"""
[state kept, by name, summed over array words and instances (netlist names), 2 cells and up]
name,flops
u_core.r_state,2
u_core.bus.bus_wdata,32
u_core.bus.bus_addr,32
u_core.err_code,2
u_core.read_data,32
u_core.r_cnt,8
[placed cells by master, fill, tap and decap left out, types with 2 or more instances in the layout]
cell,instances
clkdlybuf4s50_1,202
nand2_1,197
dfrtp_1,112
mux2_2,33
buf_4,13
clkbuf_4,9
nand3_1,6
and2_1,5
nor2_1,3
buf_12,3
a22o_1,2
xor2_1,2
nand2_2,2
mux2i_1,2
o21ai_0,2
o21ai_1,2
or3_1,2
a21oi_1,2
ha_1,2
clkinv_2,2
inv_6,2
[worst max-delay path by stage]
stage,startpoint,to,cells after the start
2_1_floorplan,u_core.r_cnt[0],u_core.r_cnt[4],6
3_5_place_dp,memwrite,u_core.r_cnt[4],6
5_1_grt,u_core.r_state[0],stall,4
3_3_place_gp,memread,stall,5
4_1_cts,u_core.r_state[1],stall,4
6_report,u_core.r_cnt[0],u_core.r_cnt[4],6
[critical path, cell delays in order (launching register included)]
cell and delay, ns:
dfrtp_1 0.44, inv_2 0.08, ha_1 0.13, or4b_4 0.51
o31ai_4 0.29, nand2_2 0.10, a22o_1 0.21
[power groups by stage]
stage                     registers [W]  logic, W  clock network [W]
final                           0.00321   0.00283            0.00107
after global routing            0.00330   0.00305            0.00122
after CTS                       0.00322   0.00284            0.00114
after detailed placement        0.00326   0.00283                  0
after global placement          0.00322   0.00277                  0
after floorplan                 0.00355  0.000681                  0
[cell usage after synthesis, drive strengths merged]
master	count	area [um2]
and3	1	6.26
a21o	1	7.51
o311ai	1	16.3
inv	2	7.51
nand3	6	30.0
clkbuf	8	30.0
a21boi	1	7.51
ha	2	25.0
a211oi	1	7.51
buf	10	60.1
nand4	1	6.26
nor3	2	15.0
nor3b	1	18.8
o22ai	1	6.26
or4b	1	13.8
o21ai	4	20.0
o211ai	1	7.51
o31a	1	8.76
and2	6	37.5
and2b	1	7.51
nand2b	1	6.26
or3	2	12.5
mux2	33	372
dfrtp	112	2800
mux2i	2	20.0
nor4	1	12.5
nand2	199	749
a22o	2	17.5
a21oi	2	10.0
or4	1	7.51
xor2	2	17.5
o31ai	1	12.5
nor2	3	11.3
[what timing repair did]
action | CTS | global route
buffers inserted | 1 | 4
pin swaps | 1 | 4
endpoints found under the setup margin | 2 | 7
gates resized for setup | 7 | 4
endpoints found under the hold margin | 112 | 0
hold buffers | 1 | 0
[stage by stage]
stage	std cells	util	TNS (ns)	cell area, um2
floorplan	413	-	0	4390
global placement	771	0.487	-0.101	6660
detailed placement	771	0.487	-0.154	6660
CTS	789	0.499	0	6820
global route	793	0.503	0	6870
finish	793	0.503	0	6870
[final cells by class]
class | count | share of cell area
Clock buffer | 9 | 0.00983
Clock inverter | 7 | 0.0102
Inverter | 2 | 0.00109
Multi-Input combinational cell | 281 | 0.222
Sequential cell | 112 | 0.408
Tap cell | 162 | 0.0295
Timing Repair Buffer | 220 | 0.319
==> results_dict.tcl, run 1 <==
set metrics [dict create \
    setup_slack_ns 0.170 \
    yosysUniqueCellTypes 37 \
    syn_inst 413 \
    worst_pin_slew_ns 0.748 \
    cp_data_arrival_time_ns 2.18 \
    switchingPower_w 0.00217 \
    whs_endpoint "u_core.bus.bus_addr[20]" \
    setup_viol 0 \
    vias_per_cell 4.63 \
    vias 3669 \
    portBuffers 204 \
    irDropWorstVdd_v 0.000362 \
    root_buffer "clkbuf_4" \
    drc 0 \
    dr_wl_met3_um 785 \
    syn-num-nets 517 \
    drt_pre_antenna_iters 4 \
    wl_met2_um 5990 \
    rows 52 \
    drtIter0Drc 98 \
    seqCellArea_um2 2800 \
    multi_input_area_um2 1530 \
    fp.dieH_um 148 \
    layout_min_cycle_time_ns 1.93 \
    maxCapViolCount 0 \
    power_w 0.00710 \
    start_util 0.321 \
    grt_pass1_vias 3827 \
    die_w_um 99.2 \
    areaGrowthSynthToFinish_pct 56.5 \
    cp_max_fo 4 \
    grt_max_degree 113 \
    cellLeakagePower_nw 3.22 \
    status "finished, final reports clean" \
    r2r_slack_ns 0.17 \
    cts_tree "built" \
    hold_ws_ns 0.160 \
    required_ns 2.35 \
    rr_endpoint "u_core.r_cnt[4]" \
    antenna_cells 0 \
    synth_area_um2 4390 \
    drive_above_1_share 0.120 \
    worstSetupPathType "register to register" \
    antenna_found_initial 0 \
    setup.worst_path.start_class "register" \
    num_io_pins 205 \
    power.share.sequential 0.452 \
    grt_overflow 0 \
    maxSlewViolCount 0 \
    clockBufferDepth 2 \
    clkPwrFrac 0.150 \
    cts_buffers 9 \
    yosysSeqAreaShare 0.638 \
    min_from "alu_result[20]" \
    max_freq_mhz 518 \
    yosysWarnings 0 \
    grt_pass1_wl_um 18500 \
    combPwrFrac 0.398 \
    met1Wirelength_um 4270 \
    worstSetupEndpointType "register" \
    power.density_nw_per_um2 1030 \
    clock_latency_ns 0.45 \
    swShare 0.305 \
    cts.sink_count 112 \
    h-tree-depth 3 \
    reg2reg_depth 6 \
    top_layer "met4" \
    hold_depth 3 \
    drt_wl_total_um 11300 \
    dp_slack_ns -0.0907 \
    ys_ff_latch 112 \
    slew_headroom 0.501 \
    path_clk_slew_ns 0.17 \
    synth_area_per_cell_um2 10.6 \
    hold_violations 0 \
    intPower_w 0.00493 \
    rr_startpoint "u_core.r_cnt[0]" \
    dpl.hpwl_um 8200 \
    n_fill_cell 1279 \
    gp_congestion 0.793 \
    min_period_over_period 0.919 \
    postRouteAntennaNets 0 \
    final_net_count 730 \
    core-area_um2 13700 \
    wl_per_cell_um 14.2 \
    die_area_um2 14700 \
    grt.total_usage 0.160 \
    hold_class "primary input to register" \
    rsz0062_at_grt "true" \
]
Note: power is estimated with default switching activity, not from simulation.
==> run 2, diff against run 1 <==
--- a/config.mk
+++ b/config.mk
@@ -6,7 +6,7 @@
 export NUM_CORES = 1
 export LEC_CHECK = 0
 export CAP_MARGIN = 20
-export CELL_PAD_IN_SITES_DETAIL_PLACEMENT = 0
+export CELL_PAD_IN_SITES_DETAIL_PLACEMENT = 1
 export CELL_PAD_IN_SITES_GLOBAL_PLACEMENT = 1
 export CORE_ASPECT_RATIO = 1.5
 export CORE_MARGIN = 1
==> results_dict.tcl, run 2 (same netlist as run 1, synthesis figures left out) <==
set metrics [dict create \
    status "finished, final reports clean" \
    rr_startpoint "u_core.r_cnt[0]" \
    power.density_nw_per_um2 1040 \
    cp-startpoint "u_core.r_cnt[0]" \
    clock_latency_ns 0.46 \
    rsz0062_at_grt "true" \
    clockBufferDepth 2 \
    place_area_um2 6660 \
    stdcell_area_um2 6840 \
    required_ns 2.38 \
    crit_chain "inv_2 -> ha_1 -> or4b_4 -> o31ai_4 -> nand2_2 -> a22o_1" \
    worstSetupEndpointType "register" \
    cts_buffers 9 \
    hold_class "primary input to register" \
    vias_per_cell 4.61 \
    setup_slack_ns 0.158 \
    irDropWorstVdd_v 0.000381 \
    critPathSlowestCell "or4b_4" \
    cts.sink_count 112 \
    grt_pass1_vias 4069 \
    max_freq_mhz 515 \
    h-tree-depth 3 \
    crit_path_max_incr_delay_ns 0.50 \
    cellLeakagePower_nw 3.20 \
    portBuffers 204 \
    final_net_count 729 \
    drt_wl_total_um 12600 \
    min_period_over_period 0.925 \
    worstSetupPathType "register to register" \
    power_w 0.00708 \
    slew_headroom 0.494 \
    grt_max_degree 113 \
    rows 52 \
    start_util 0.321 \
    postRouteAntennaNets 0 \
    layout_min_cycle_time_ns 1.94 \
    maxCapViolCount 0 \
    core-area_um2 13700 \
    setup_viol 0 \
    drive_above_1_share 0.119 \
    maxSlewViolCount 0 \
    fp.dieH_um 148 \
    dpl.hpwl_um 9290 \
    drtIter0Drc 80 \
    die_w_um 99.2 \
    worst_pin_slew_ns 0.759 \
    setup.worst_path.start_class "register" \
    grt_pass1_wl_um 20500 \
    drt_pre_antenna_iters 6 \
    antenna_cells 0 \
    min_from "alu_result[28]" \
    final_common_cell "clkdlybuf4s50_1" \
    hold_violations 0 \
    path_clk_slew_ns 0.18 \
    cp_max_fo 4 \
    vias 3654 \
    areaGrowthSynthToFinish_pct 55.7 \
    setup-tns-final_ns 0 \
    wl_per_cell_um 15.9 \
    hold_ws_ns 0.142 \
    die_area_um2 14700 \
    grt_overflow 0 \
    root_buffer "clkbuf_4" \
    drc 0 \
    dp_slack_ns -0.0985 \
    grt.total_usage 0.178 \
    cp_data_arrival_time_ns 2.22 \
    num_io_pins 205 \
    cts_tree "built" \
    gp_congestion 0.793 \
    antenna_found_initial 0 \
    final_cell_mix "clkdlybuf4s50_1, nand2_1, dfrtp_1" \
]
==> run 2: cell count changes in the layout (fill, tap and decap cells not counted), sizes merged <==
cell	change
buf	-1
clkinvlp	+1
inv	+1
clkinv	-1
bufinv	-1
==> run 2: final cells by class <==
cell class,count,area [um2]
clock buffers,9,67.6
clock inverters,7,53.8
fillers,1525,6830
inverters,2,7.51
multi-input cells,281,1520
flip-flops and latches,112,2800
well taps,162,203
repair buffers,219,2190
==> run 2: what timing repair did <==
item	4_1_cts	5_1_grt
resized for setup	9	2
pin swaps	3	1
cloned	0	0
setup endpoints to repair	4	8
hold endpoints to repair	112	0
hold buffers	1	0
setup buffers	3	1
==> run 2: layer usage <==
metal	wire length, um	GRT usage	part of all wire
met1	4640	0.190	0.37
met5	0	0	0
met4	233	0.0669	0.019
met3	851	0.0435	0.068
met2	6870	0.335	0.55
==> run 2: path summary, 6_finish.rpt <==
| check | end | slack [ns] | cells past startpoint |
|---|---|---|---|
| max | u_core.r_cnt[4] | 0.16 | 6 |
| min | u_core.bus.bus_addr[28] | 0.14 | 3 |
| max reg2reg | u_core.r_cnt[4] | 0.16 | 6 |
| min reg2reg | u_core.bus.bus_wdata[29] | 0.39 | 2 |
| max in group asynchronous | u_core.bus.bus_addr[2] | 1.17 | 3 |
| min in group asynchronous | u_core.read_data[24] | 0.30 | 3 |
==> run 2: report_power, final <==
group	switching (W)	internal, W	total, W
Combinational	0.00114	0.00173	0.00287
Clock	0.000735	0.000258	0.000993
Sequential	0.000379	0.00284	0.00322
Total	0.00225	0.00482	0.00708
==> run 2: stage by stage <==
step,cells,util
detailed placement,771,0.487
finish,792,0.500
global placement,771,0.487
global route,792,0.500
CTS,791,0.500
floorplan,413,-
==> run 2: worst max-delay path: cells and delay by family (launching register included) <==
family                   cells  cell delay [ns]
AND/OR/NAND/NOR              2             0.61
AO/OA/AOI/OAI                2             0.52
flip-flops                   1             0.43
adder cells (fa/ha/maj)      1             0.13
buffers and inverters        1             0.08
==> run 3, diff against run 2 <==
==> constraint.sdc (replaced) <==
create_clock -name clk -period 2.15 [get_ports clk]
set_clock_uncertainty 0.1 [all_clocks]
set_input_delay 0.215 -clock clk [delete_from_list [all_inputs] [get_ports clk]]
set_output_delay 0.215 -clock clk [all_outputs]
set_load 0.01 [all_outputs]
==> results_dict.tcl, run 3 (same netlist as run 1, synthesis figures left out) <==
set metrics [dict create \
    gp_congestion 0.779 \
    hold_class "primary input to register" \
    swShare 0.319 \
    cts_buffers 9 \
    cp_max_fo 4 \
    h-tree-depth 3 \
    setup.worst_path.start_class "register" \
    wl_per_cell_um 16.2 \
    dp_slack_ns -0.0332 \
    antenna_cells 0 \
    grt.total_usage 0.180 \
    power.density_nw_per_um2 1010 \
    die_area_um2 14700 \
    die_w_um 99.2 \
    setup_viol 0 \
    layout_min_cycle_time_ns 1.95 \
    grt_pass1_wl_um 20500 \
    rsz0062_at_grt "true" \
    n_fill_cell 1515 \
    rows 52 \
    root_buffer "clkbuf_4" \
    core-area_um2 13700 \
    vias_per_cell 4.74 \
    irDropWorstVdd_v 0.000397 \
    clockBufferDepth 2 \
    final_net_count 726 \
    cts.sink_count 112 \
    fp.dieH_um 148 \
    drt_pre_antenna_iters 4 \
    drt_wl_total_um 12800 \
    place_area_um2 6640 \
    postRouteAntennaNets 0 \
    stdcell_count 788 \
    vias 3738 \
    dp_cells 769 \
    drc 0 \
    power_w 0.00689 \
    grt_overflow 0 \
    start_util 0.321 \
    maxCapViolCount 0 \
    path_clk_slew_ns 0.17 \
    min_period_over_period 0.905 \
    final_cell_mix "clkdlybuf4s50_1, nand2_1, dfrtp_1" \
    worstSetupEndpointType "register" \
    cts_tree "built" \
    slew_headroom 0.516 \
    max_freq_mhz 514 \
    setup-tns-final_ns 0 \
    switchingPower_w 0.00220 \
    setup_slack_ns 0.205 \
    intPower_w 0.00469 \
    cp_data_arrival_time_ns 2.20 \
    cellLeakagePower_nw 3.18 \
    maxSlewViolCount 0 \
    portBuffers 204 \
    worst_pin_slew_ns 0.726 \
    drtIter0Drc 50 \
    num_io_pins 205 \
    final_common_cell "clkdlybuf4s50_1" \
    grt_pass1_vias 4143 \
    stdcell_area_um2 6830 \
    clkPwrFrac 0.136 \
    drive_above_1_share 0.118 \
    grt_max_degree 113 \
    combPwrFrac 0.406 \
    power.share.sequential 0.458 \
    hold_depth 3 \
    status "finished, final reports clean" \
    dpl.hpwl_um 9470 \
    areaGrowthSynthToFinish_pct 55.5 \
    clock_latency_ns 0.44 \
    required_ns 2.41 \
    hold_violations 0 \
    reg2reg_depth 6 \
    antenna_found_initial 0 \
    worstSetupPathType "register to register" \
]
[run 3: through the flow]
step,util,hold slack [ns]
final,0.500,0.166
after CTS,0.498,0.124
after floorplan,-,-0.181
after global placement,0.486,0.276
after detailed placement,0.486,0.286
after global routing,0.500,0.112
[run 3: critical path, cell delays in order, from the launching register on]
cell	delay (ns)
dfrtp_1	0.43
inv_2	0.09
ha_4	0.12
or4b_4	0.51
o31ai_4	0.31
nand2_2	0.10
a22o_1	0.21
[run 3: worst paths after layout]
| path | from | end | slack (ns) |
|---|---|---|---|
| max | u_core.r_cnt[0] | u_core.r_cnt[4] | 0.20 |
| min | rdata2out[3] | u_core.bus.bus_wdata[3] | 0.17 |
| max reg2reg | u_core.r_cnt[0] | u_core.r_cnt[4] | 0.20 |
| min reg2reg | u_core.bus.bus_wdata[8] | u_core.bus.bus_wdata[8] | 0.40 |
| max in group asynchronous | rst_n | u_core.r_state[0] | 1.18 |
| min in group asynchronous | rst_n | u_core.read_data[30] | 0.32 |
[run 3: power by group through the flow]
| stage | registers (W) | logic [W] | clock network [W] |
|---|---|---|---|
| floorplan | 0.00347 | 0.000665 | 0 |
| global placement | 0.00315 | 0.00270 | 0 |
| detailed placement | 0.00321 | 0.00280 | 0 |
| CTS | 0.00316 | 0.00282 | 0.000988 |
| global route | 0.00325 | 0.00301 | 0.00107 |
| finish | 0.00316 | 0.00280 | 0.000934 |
"""
## [What you should do]
Looking at the data above, return every line from the one with "min_period_over_period 0.919 \" down to the one with "export CAP_MARGIN = 20", exactly and inclusively.

## [Response below]
    min_period_over_period 0.919 \
    postRouteAntennaNets 0 \
    final_net_count 730 \
    core-area_um2 13700 \
    wl_per_cell_um 14.2 \
    die_area_um2 14700 \
    grt.total_usage 0.160 \
    hold_class "primary input to register" \
    rsz0062_at_grt "true" \
]
Note: power is estimated with default switching activity, not from simulation.
==> run 2, diff against run 1 <==
--- a/config.mk
+++ b/config.mk
@@ -6,7 +6,7 @@
 export NUM_CORES = 1
 export LEC_CHECK = 0
 export CAP_MARGIN = 20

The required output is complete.